- Opening Delimiter -

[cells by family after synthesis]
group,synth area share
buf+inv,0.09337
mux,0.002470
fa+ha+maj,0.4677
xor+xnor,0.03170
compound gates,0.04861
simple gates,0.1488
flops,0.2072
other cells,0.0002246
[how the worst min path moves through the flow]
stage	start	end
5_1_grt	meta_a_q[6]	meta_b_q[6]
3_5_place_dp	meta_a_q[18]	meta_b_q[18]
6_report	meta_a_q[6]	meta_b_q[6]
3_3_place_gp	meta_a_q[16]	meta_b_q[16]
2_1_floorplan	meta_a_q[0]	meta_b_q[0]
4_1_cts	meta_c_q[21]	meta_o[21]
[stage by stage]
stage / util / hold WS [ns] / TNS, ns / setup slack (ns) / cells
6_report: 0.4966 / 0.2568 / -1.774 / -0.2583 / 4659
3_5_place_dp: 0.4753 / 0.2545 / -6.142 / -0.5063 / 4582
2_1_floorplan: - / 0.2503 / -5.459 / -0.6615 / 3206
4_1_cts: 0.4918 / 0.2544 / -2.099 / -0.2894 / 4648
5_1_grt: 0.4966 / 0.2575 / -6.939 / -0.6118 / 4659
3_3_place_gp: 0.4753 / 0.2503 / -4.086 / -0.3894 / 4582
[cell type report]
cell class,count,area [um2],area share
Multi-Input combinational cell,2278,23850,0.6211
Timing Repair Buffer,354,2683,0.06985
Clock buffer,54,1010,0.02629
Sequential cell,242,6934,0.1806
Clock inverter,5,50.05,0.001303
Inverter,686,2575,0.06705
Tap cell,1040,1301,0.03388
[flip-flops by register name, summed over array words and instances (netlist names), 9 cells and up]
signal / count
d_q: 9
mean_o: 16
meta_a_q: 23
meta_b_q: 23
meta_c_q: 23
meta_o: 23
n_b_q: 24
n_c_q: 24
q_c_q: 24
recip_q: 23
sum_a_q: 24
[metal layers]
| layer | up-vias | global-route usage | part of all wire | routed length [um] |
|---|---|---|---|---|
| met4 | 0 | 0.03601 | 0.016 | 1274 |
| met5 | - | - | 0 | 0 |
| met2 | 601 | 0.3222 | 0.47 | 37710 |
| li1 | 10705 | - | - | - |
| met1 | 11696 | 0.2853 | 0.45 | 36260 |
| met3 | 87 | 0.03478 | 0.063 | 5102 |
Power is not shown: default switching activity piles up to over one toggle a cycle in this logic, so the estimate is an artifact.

- Closing Delimiter -

▸ **Task details**
Could you copy out every record above exactly as it appears?

▸ **Output below**
[cells by family after synthesis]
group,synth area share
buf+inv,0.09337
mux,0.002470
fa+ha+maj,0.4677
xor+xnor,0.03170
compound gates,0.04861
simple gates,0.1488
flops,0.2072
other cells,0.0002246
[how the worst min path moves through the flow]
stage	start	end
5_1_grt	meta_a_q[6]	meta_b_q[6]
3_5_place_dp	meta_a_q[18]	meta_b_q[18]
6_report	meta_a_q[6]	meta_b_q[6]
3_3_place_gp	meta_a_q[16]	meta_b_q[16]
2_1_floorplan	meta_a_q[0]	meta_b_q[0]
4_1_cts	meta_c_q[21]	meta_o[21]
[stage by stage]
stage / util / hold WS [ns] / TNS, ns / setup slack (ns) / cells
6_report: 0.4966 / 0.2568 / -1.774 / -0.2583 / 4659
3_5_place_dp: 0.4753 / 0.2545 / -6.142 / -0.5063 / 4582
2_1_floorplan: - / 0.2503 / -5.459 / -0.6615 / 3206
4_1_cts: 0.4918 / 0.2544 / -2.099 / -0.2894 / 4648
5_1_grt: 0.4966 / 0.2575 / -6.939 / -0.6118 / 4659
3_3_place_gp: 0.4753 / 0.2503 / -4.086 / -0.3894 / 4582
[cell type report]
cell class,count,area [um2],area share
Multi-Input combinational cell,2278,23850,0.6211
Timing Repair Buffer,354,2683,0.06985
Clock buffer,54,1010,0.02629
Sequential cell,242,6934,0.1806
Clock inverter,5,50.05,0.001303
Inverter,686,2575,0.06705
Tap cell,1040,1301,0.03388
[flip-flops by register name, summed over array words and instances (netlist names), 9 cells and up]
signal / count
d_q: 9
mean_o: 16
meta_a_q: 23
meta_b_q: 23
meta_c_q: 23
meta_o: 23
n_b_q: 24
n_c_q: 24
q_c_q: 24
recip_q: 23
sum_a_q: 24
[metal layers]
| layer | up-vias | global-route usage | part of all wire | routed length [um] |
|---|---|---|---|---|
| met4 | 0 | 0.03601 | 0.016 | 1274 |
| met5 | - | - | 0 | 0 |
| met2 | 601 | 0.3222 | 0.47 | 37710 |
| li1 | 10705 | - | - | - |
| met1 | 11696 | 0.2853 | 0.45 | 36260 |
| met3 | 87 | 0.03478 | 0.063 | 5102 |
Power is not shown: default switching activity piles up to over one toggle a cycle in this logic, so the estimate is an artifact.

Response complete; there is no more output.